La guerra en medio oriente dispara el petróleo y sofoca al dólar en argentina
El barril WTI ya roza los 101 dólares y el Brent se dispara a 110. Mientras Trump ultima desembarcos y bombardeos contra Irán para el 6 de abril, los mercados despiertan con el VIX en 28,78 puntos: a un suspiro del pánico. La semana será corta por Semana Santa, pero la tensión es larga: los Hutíes amenazan el estrecho de Bab el-Mandeb, la puerta de entrada al Canal de Suez, y los bonos del Tesoro de EEUU ya rinden 4,44 %.
El dólar argentino se defiende, pero la inflación acecha
En Buenos Aires la reacción parece un espejo roto: el peso se mantiene firme, el Merval lidera entre emergentes y el trigo, el maíz y la soja cotizan en verde. La contracara es brutal: la nafta sumó 0,7 puntos a la inflación de marzo, que ya camina al 3,5 %, y el salario real se hundió otro 3 % interanual. El Tesoro logró colocar el viernes bonos al 8,5 % en dólares, pero la prima por el riesgo K —ahora más económico que político— se agranda cuanto más se acerca 2027.
El Ministerio de Economía abrió una válvua: licitará hoy otros 100 millones de dólares entre los AO27 y AO28, con la misma tasa del viernes. El mercado lo interpreta como un refugio interno, pero la letra chica advierte que el spread entre plazos fijos al 25 % y préstamos personales al 70 % sigue siendo un abismo. El BCRA decidió no renovar el encare adicional del 5 % sobre depósitos a la vista: inyectará liquidez, apuesta a reactivar el crédito y apagar la morosidad antes que la calle estalle.
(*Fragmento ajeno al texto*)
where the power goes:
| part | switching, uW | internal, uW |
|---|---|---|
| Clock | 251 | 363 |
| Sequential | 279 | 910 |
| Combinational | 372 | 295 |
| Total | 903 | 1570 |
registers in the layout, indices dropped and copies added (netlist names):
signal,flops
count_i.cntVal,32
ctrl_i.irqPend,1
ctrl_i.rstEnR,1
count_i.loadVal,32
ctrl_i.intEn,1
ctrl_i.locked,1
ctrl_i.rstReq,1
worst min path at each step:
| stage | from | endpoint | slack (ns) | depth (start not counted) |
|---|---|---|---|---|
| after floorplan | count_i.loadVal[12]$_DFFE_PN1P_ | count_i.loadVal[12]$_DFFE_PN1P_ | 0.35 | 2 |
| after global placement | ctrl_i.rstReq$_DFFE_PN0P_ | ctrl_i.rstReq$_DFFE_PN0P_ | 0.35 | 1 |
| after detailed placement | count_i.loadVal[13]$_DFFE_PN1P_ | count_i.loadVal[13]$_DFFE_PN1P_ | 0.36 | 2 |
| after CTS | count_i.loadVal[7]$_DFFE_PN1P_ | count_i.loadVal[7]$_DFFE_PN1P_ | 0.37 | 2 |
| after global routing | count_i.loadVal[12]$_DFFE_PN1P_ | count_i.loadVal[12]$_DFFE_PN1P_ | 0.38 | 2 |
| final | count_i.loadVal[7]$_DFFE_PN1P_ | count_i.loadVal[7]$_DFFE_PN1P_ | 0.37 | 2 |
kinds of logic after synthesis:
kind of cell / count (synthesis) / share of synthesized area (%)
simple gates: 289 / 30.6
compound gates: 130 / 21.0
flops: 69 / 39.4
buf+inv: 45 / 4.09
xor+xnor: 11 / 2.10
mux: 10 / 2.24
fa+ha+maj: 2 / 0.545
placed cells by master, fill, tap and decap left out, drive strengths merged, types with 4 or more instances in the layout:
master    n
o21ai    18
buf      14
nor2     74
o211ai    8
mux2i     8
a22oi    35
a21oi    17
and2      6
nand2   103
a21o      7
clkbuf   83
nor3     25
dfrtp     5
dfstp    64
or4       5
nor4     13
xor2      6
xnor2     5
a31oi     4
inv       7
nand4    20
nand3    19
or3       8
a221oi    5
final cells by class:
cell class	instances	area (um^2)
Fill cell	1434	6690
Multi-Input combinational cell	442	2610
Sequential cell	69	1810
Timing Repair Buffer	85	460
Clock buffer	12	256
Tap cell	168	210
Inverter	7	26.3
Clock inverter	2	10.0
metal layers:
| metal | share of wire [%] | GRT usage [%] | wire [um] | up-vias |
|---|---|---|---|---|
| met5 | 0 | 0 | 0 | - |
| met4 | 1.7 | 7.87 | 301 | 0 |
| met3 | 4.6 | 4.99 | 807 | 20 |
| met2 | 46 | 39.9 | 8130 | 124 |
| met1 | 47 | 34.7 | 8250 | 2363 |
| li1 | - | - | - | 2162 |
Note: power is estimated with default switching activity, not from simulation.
La cosecha es escudo, pero la calle es la grieta
La cosecha gruesa de abril a junio promete dólares frescos y algo de oxígeno. Las consultoras —FMyA, 1816, EconViews— coinciden: el rebote del PIB puede llegar al 4 % si la inflación baja al 2 % mensual. Pero la historia que no entra en los modelos es la del bolsillo. Según UDESA, el 75 % de los argentinos hoy solo habla de salario, desempleo y corrupción. En el Congreso, Milei conserva los números, pero en la esquina la bronca crece hace siete meses seguidos.
El oro baja 1 % y el dólar se aprecia contra las seis principales divisas. En Tel Aviv, un misil hutí acaba de estrellarse contra un edificio residencial. En Nueva York, los futuros del crudo suben 3 % mientras se escribe esta línea. La argentina logró aislar tipo de cambio y reservas, pero no logra aislar la furia de los precios. La guerra lejos es un incendio cerca: cuanto más dure, más lejos quedará la promesa de una inflación menor al 30 % anual. El campo pondrá los dólares; la calle, la factura.